¿EN QUÉ VA EL PROCESO DE PAZ COlombiano? ¿Estará en el mismo punto que la inseguridad democrática? Como nuestra Colombia es pasión, ya poco se habla del tema.
A eso contribuyen tanto la salida del comisionado Restrepo para dedicarse a la politiquería, como la fusión entre paz y reinserción, un gesto tan apresurado como fusionar los ministerios de Salud y Protección Social, o Justicia e Interior, éstos últimos en manos de cada vez más deleznables funcionarios.
Muchos extranjeros no entienden por qué, en un país en el que se encuentran fosas comunes y todavía humeantes hornos crematorios, estemos tan ocupados por quién será el próximo presidente.
Aunque los manuales de periodismo aconsejan utilizar el término “actos de terror” en vez de terrorismo, eventos que visibilizan a las víctimas, como el realizado en Medellín gracias al empuje y a la determinación de personas como Diana Sofía Giraldo, tienen el gran mérito de recordarnos nuestra realidad.

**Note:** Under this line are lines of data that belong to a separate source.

### config.mk
export PLATFORM = sky130hd
export DESIGN_NAME = dfhc_front
export DESIGN_NICKNAME = d
export VERILOG_FILES = /design/src/rtl/deflate_fixed_huffman_compressor_unit_defines.svh /design/src/rtl/dfhc_pkg.sv /design/src/rtl/dfhc_front.sv
export SDC_FILE = /design/constraint.sdc
export NUM_CORES = 1
export LEC_CHECK = 0
export BUFFER_PORTS_ARGS = -buffer_cell sky130_fd_sc_hd__buf_2
export CORE_MARGIN = 4
export CORE_UTILIZATION = 35
export DETAILED_ROUTE_END_ITERATION = 7
export PLACE_DENSITY_LB_ADDON = 0.05
export SLEW_MARGIN = 0
export SYNTH_ARGS = -nofsm -noshare
export SYNTH_HDL_FRONTEND = slang
export SYNTH_SLANG_ARGS = --single-unit
### constraint.sdc
create_clock -name clk -period 4.5 [get_ports clk]
set_input_delay 0.225 -clock clk [delete_from_list [all_inputs] [get_ports clk]]
set_output_delay 0.225 -clock clk [all_outputs]
set_load 0.005 [all_outputs]
### src/rtl/deflate_fixed_huffman_compressor_unit_defines.svh
// Assertion macros shared by the compressor RTL.
// Uses the clk and rst names of the module that expands them.
`ifndef DEFLATE_FIXED_HUFFMAN_COMPRESSOR_UNIT_DEFINES_SVH
`define DEFLATE_FIXED_HUFFMAN_COMPRESSOR_UNIT_DEFINES_SVH
`ifndef NO_ASSERTIONS
`define DFHC_ASSERT(lbl, prop, msg) \
  lbl: assert property (@(posedge clk) disable iff (rst) prop) else $error(msg);
`define DFHC_ASSERT_ALWAYS(lbl, prop, msg) \
  lbl: assert property (@(posedge clk) prop) else $error(msg);
`else
`define DFHC_ASSERT(lbl, prop, msg)
`define DFHC_ASSERT_ALWAYS(lbl, prop, msg)
`endif
`endif

### src/rtl/dfhc_pkg.sv
// Package for the fixed Huffman DEFLATE compressor: constants, types,
// code tables and symbol coding. No dependencies.
`default_nettype none
package dfhc_pkg;

  localparam int WINDOW_SIZE_DEF   = 32768;
  localparam int HASH_BITS_DEF     = 15;
  localparam int HISTORY_DEPTH_DEF = 65536;

  localparam logic [31:0] HASH_MULT     = 32'd2654435761;
  localparam logic [8:0]  MAX_MATCH     = 9'd258;
  localparam logic [8:0]  MIN_MATCH     = 9'd3;
  localparam logic [31:0] LOOKAHEAD     = 32'd260;
  localparam logic [7:0]  CHAIN_LIMIT_RST = 8'd64;
  localparam logic [15:0] SHORT_DIST_RST  = 16'd1024;
  localparam int CMD_FIFO_DEPTH = 4;
  localparam int OUT_FIFO_DEPTH = 8;
  localparam int ACC_W = 39;
  localparam int CNT_W = 6;
  localparam int PADDR_W = 3;

  // register index taken from paddr[2]
  localparam logic REG_CHAIN_LIMIT = 1'b0;
  localparam logic REG_SHORT_DIST  = 1'b1;

  localparam logic CMD_PUSH  = 1'b0;
  localparam logic CMD_DRAIN = 1'b1;

  typedef struct packed {
    logic        drain;
    logic [31:0] stop_pos;
  } cmd_t;

  typedef struct packed {
    logic [7:0] data;
    logic       last;
  } out_word_t;

  typedef struct packed {
    logic [8:0] code;
    logic [3:0] nbits;
  } sym_bits_t;

  typedef enum logic [4:0] {
    BK_CLEAR, BK_IDLE, BK_RD0, BK_RD1, BK_RD2, BK_HASH, BK_HEAD, BK_HEADQ,
    BK_WCHK, BK_WPRE, BK_WCMP, BK_WNEXT, BK_WLINK, BK_DEC, BK_PLEN, BK_PLEX,
    BK_PDIS, BK_PDEX, BK_PLIT, BK_PEOB, BK_FLUSH, BK_ICHK, BK_IHEAD, BK_IWR
  } bk_state_t;

  function automatic logic [8:0] len_base(input logic [4:0] i);
    logic [8:0] r;
    case (i)
      5'd0: r = 9'd3;    5'd1: r = 9'd4;    5'd2: r = 9'd5;    5'd3: r = 9'd6;
      5'd4: r = 9'd7;    5'd5: r = 9'd8;    5'd6: r = 9'd9;    5'd7: r = 9'd10;
      5'd8: r = 9'd11;   5'd9: r = 9'd13;   5'd10: r = 9'd15;  5'd11: r = 9'd17;
      5'd12: r = 9'd19;  5'd13: r = 9'd23;  5'd14: r = 9'd27;  5'd15: r = 9'd31;
      5'd16: r = 9'd35;  5'd17: r = 9'd43;  5'd18: r = 9'd51;  5'd19: r = 9'd59;
      5'd20: r = 9'd67;  5'd21: r = 9'd83;  5'd22: r = 9'd99;  5'd23: r = 9'd115;
      5'd24: r = 9'd131; 5'd25: r = 9'd163; 5'd26: r = 9'd195; 5'd27: r = 9'd227;
      default: r = 9'd258;
    endcase
    return r;
  endfunction

  function automatic logic [3:0] len_extra(input logic [4:0] i);
    logic [3:0] r;
    if (i < 5'd8 || i > 5'd27) r = 4'd0;
    else r = {1'b0, i[4:2]} - 4'd1;
    return r;
  endfunction

  function automatic logic [15:0] dist_base(input logic [4:0] i);
    logic [15:0] r;
    case (i)
      5'd0: r = 16'd1;      5'd1: r = 16'd2;      5'd2: r = 16'd3;
      5'd3: r = 16'd4;      5'd4: r = 16'd5;      5'd5: r = 16'd7;
      5'd6: r = 16'd9;      5'd7: r = 16'd13;     5'd8: r = 16'd17;
      5'd9: r = 16'd25;     5'd10: r = 16'd33;    5'd11: r = 16'd49;
      5'd12: r = 16'd65;    5'd13: r = 16'd97;    5'd14: r = 16'd129;
      5'd15: r = 16'd193;   5'd16: r = 16'd257;   5'd17: r = 16'd385;
      5'd18: r = 16'd513;   5'd19: r = 16'd769;   5'd20: r = 16'd1025;
      5'd21: r = 16'd1537;  5'd22: r = 16'd2049;  5'd23: r = 16'd3073;
      5'd24: r = 16'd4097;  5'd25: r = 16'd6145;  5'd26: r = 16'd8193;
      5'd27: r = 16'd12289; 5'd28: r = 16'd16385;
      default: r = 16'd24577;
    endcase
    return r;
  endfunction

  function automatic logic [3:0] dist_extra(input logic [4:0] i);
    logic [3:0] r;
    if (i < 5'd4) r = 4'd0;
    else r = i[4:1] - 4'd1;
    return r;
  endfunction

  // 258 and above takes symbol 285 (index 28)
  function automatic logic [4:0] len_index(input logic [8:0] len);
    logic [4:0] idx;
    logic [9:0] top;
    idx = 5'd28;
    if (len < MAX_MATCH) begin
      for (int i = 27; i >= 0; i--) begin
        top = {1'b0, len_base(5'(i))} + (10'd1 << len_extra(5'(i))) - 10'd1;
        if ({1'b0, len} <= top) idx = 5'(i);
      end
    end
    return idx;
  endfunction

  function automatic logic [4:0] dist_index(input logic [15:0] d);
    logic [4:0] idx;
    logic [16:0] top;
    idx = 5'd29;
    for (int i = 28; i >= 0; i--) begin
      top = {1'b0, dist_base(5'(i))} + (17'd1 << dist_extra(5'(i))) - 17'd1;
      if ({1'b0, d} <= top) idx = 5'(i);
    end
    return idx;
  endfunction

  // fixed literal/length code, bit-reversed for LSB-first packing
  function automatic sym_bits_t sym_code(input logic [8:0] sym);
    sym_bits_t r;
    logic [8:0] v;
    logic [8:0] rev;
    if (sym <= 9'd143) begin
      v = 9'h030 + sym;           r.nbits = 4'd8;
    end else if (sym <= 9'd255) begin
      v = 9'h190 + (sym - 9'd144); r.nbits = 4'd9;
    end else if (sym <= 9'd279) begin
      v = sym - 9'd256;           r.nbits = 4'd7;
    end else begin
      v = 9'h0C0 + (sym - 9'd280); r.nbits = 4'd8;
    end
    for (int j = 0; j < 9; j++) rev[j] = v[8-j];
    r.code = rev >> (4'd9 - r.nbits);
    return r;
  endfunction

endpackage
`default_nettype wire

### src/rtl/dfhc_front.sv
// Front end: takes input words, stores bytes in the history and queues
// commands for the back end. Depends on dfhc_pkg.
`default_nettype none
module dfhc_front #(
  parameter int HISTORY_DEPTH = 65536
) (
  input  wire logic                             clk,
  input  wire logic                             rst,
  input  wire logic                             push,
  output logic                                  full,
  input  wire logic                             command,
  input  wire logic [7:0]                       data_byte,
  input  wire logic                             clearing,
  output dfhc_pkg::cmd_t                        q_word,
  output logic                                  q_push,
  input  wire logic                             q_full,
  output logic                                  hist_we,
  output logic      [$clog2(HISTORY_DEPTH)-1:0] hist_waddr,
  output logic      [7:0]                       hist_wdata
);
  import dfhc_pkg::*;

  logic [31:0] bytes_received;
  logic        input_ended;
  logic        accept;
  logic        store;

  assign full   = q_full || clearing;
  assign accept = push && !full;
  // pushes after a drain or with the counter saturated are dropped
  assign store  = accept && (command == CMD_PUSH) && !input_ended &&
                  (bytes_received != 32'hFFFF_FFFF);

  assign hist_we    = store;
  assign hist_waddr = bytes_received[$clog2(HISTORY_DEPTH)-1:0];
  assign hist_wdata = data_byte;

  assign q_push = store || (accept && (command == CMD_DRAIN));
  always_comb begin
    q_word.drain    = command;
    q_word.stop_pos = (command == CMD_DRAIN) ? bytes_received : bytes_received + 32'd1;
  end

  always_ff @(posedge clk) begin
    if (rst) begin
      bytes_received <= '0;
      input_ended    <= 1'b0;
    end else begin
      if (store) bytes_received <= bytes_received + 32'd1;
      if (accept && (command == CMD_DRAIN)) input_ended <= 1'b1;
    end
  end
endmodule
`default_nettype wire

==> impl_metrics.prom, run 1 <==
# TYPE chip_impl_metric gauge
chip_impl_metric{name="netlist.area_leader.share",unit=""} 0.272
chip_impl_metric{name="worst_skew_pair.late_latency",unit="ps"} 290
chip_impl_metric{name="globalRouteTotalUtil",unit=""} 0.165
chip_impl_metric{name="postLayoutCoreUtil",unit=""} 0.387
chip_impl_metric{name="synth_cells",unit=""} 316
chip_impl_metric{name="start_util",unit=""} 0.360
chip_impl_metric{name="via_count_of_the_first_global_routing_pass",unit=""} 2187
chip_impl_metric{name="yosys_warnings",unit=""} 0
chip_impl_metric{name="insertedDiodeCount",unit=""} 0
chip_impl_metric{name="drt-pass1-iter-count",unit=""} 5
chip_impl_metric{name="final_net_count",unit=""} 351
chip_impl_info{name="r2r_end",value="bytes_received[29]$_SDFFE_PP0P_"} 1
chip_impl_metric{name="whs_path_depth",unit=""} 3
chip_impl_metric{name="dr_total_vias",unit=""} 2273
chip_impl_metric{name="core",unit="sq um"} 6760
chip_impl_metric{name="tns",unit="ps"} 0
chip_impl_info{name="critical_path.endpoint_type",value="primary output"} 1
chip_impl_metric{name="cts_htree_levels",unit=""} 2
chip_impl_info{name="rsz_0062_raised_after_global_routing",value="no"} 1
chip_impl_metric{name="final.min_clock_period",unit="ps"} 3210
chip_impl_info{name="critical_path.startpoint_type",value="flip-flop"} 1
chip_impl_metric{name="io-pin-count",unit=""} 74
chip_impl_metric{name="post_drt_wl_per_cell",unit="microns"} 16.3
chip_impl_metric{name="hold_buffers_post_cts",unit=""} 0
chip_impl_metric{name="worst_slew_margin_rel",unit=""} 0.445
chip_impl_metric{name="clkSlewWorstSetupHoldPaths",unit="ps"} 70
chip_impl_metric{name="tightestPinTransition",unit="ps"} 827
chip_impl_info{name="holdCritStartpoint",value="push"} 1
chip_impl_metric{name="drt-total-wl",unit="mm"} 6.79
chip_impl_metric{name="postCtsSetupBuffers",unit=""} 0
chip_impl_metric{name="number_of_rows_in_the_core_area",unit=""} 30
chip_impl_metric{name="critical_path_required",unit="ps"} 4280
chip_impl_metric{name="placer_s_final_routability_congestion_estimate",unit=""} 0.761
chip_impl_metric{name="clock_sinks",unit=""} 33
chip_impl_metric{name="vdd_ir_drop_max",unit="uV"} 93.3
chip_impl_metric{name="synth.net_count",unit=""} 331
chip_impl_metric{name="place_hpwl",unit="mm"} 4.82
chip_impl_metric{name="timing.final.setup_violations",unit=""} 0
chip_impl_metric{name="flow.area_growth_from_synthesis",unit="%"} 7.67
chip_impl_metric{name="synth_edf_count",unit=""} 0
chip_impl_info{name="category_of_the_critical_setup_timing_path",value="flip-flop to primary output"} 1
chip_impl_info{name="timing.rr.start",value="bytes_received[0]$_SDFFE_PP0P_"} 1
chip_impl_metric{name="synth_area_per_cell",unit="sq um"} 7.69
chip_impl_metric{name="global_route.overflow_total",unit=""} 0
chip_impl_metric{name="tritoncts.num_buffers",unit=""} 5
chip_impl_metric{name="power.leakage",unit="nW"} 1.05
chip_impl_metric{name="yosysSeqAreaShare",unit=""} 0.272
chip_impl_metric{name="timing.reg2reg.worst_path_depth",unit=""} 7
chip_impl_info{name="top_flip_flop_cell_by_instance_count_after_synthesis",value="sky130_fd_sc_hd__dfxtp_1"} 1
chip_impl_info{name="worst_hold_path_type",value="input port to flip-flop"} 1
chip_impl_metric{name="period_utilization_post_route",unit=""} 0.713
chip_impl_metric{name="drt-initial-drc-count",unit=""} 141
chip_impl_info{name="synth_top_area_cell",value="sky130_fd_sc_hd__dfxtp_1"} 1
chip_impl_metric{name="numPortBuffers",unit=""} 57
chip_impl_metric{name="share_of_layout_cells_above_drive_strength_1",unit=""} 0.228
chip_impl_metric{name="syn-cell-area",unit="sq um"} 2430
chip_impl_metric{name="drv_cap",unit=""} 0
chip_impl_metric{name="final.setup_skew",unit="ps"} 5.23
chip_impl_metric{name="design.die.area",unit="sq um"} 8340
chip_impl_info{name="outcome",value="complete, no violations"} 1
chip_impl_metric{name="ys_seq_elements",unit=""} 33
chip_impl_metric{name="clock_path_buffers",unit=""} 2
chip_impl_info{name="whs_endpoint",value="input_ended$_SDFFE_PP0P_"} 1
chip_impl_metric{name="grt_max_degree",unit=""} 34
chip_impl_metric{name="crit_arrival",unit="ps"} 2990
chip_impl_metric{name="worstPathMaxFanout",unit=""} 22
chip_impl_metric{name="remaining_drc_errors",unit=""} 0
chip_impl_metric{name="synth.distinct_cells",unit=""} 43
chip_impl_metric{name="die_x",unit="microns"} 91.3
chip_impl_metric{name="ctsResizeCount",unit=""} 0
chip_impl_metric{name="route.antenna.remaining_nets",unit=""} 0
chip_impl_info{name="synth_area_leaders",value="sky130_fd_sc_hd__dfxtp_1 (27%), sky130_fd_sc_hd__buf_4 (8.3%), sky130_fd_sc_hd__xor2_1 (6.8%)"} 1
chip_impl_metric{name="fp.dieH",unit="microns"} 91.3
chip_impl_info{name="tritoncts",value="done"} 1
chip_impl_metric{name="hold_viol_final",unit=""} 0
chip_impl_metric{name="grt_pass1_wl",unit="mm"} 11.2
chip_impl_metric{name="postSynth.asyncResetShare",unit=""} 0
chip_impl_metric{name="grt_antenna_before_repair",unit=""} 0
chip_impl_metric{name="max_freq",unit="MHz"} 311
chip_impl_info{name="clockRootBuffer",value="sky130_fd_sc_hd__clkbuf_8"} 1
chip_impl_metric{name="power_density_of_the_placed_cells",unit="nW/um^2"} 207
chip_impl_metric{name="detail_routed_via_count_per_cell",unit=""} 5.45
chip_impl_metric{name="timing_max_transition_violations_final",unit=""} 0
chip_impl_metric{name="r2r_setup_slk",unit="ps"} 1610
final cells by class:
cell class / count / area [sq um]
clock buffers: 8 / 80.1
fillers: 715 / 4140
inverters: 8 / 30.0
multi-input cells: 230 / 1450
flip-flops and latches: 33 / 661
well taps: 80 / 100
repair buffers: 58 / 293
critical path, cell delays in order, from the launching register on:
cell and delay [ps]:
sky130_fd_sc_hd__dfxtp_1 440, sky130_fd_sc_hd__ha_1 280, sky130_fd_sc_hd__nand4_2 170, sky130_fd_sc_hd__or2_0 400
sky130_fd_sc_hd__o31ai_4 730, sky130_fd_sc_hd__buf_4 370, sky130_fd_sc_hd__inv_2 140, sky130_fd_sc_hd__buf_2 150
cell families (layout without fill, tap and decap cells):
| kind of cell | after synthesis | in the layout | synth area share |
|---|---|---|---|
| AOI/OAI and AO/OA | 56 | 56 | 0.136 |
| xor gates and xnor gates | 36 | 36 | 0.133 |
| adders and majority gates | 1 | 1 | 0.00515 |
| buffers and inverters | 53 | 74 | 0.130 |
| DFF | 33 | 33 | 0.272 |
| muxes | 2 | 2 | 0.00926 |
| and+or+nand+nor | 135 | 135 | 0.314 |
worst max-delay path by stage:
stage,startpoint,end,slack [ps],cells past startpoint
after floorplan,bytes_received[0]$_SDFFE_PP0P_,q_word[30],2200,7
after global placement,bytes_received[0]$_SDFFE_PP0P_,hist_we,1700,7
after detailed placement,bytes_received[0]$_SDFFE_PP0P_,hist_we,1620,7
after CTS,bytes_received[0]$_SDFFE_PP0P_,hist_we,1300,7
after global routing,bytes_received[0]$_SDFFE_PP0P_,hist_we,1080,7
final,bytes_received[0]$_SDFFE_PP0P_,hist_we,1290,7
stage by stage:
step                      std cells  hold slack [ps]  area [sq um]  power, mW  worst slack (ps)
final                           417              253          2620      0.543              1290
after global routing            417              302          2620      0.568              1080
after CTS                       417              248          2620      0.553              1300
after detailed placement        409              444          2540      0.327              1620
after global placement          409              438          2540      0.326              1700
after floorplan                 316              416          2430      0.324              2200
cell usage in the layout, fill, tap and decap left out, drive strengths merged:
cell     netlist  routed
a2111oi        2       2
a211oi         2       2
a21oi         26      26
a311oi         1       1
and2           1       1
and3           6       6
and4           5       5
buf           37      58
clkbuf         8       8
dfxtp         33      33
ha             1       1
inv            8       8
mux2           2       2
nand2         19      19
nand2b         1       1
nand3         11      11
nand4         19      19
nand4b         3       3
nor2          24      24
nor3          14      14
nor4           3       3
nor4b          1       1
o21a           1       1
o21ai         17      17
o31ai          6       6
o41ai          1       1
or2            4       4
or3           17      17
or4            7       7
xnor2         17      17
xor2          19      19
layer usage:
metal  global-route usage  vias to the layer above  wire (microns)
met2                0.264                       73            3050
met5                    0                        -               0
li1                     -                     1156               -
met3               0.0431                        6             420
met4               0.0389                        0              66
met1                0.221                     1038            3250
state kept, by name, indices dropped and copies added, names as in the netlist:
name            flops
bytes_received     32
input_ended         1
synthesized netlist by cell type, types with 2 or more instances:
cell type / number
sky130_fd_sc_hd__dfxtp_1: 33
sky130_fd_sc_hd__buf_4: 27
sky130_fd_sc_hd__a21oi_1: 26
sky130_fd_sc_hd__nor2_1: 24
sky130_fd_sc_hd__nand2_1: 19
sky130_fd_sc_hd__xor2_1: 19
sky130_fd_sc_hd__nand4_1: 18
sky130_fd_sc_hd__o21ai_0: 17
sky130_fd_sc_hd__xnor2_1: 16
sky130_fd_sc_hd__or3_1: 15
sky130_fd_sc_hd__nor3_1: 14
sky130_fd_sc_hd__nand3_1: 10
sky130_fd_sc_hd__clkbuf_1: 8
sky130_fd_sc_hd__buf_2: 7
sky130_fd_sc_hd__inv_1: 7
sky130_fd_sc_hd__and3_1: 6
sky130_fd_sc_hd__or4_1: 6
sky130_fd_sc_hd__and4_1: 5
sky130_fd_sc_hd__o31ai_1: 5
sky130_fd_sc_hd__nand4b_1: 3
sky130_fd_sc_hd__nor4_1: 3
sky130_fd_sc_hd__or2_2: 3
sky130_fd_sc_hd__a2111oi_0: 2
sky130_fd_sc_hd__a211oi_1: 2
sky130_fd_sc_hd__buf_1: 2
sky130_fd_sc_hd__mux2_2: 2
where the power goes:
group          total, mW  internal (mW)  switching, mW
clock network      0.223          0.110          0.113
registers          0.294          0.293        0.00126
logic             0.0254        0.00754         0.0179
total              0.543          0.410          0.132
No activity file was read; power rests on OpenSTA's default activity.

Pero idas sus majestades ibéricas, subsisten tanto la polarización como el fraccionamiento de las tragedias.
En el caso del “proceso de paz”, parece necesario hacer un balance de la aplicación de la Ley de Justicia y Paz. Independiente, es decir, hecho por academia o por organismos internacionales, y por quienes pertenecen a las distintas comisiones previstas por la ley. Además, centrarse solamente en las declaraciones de los ‘paracos’ es reducir a su mínima expresión la verdad, la justicia y la reparación.
De otro lado, quedarse en la liberación de los secuestrados y no pensar en el proceso con la guerrilla es correr los mismos riesgos de fracaso que con los ‘paracos’. A pesar de considerarme miembro del grupo de Ciudadanos y Ciudadanas por la Paz, les he expresado que, a mi modo de ver, es necesario un enfoque más estructurado, por lo menos a mediano plazo, y no centrarse únicamente en el secuestro.
¿No es hora de superar la tendencia a fragmentar las realidades colombianas que nos hacen perder de vista nuestro futuro como país?
Nota: Muchas gracias. La primera, por la corrección de un lector al apellido de la concejal Gilma Jiménez. La segunda, a los que están de acuerdo con la abstención proactiva; pero que cada cual cuente consigo mismo para multiplicar adherentes. Esa es la gracia de la red, que no es piramidal, sino horizontal.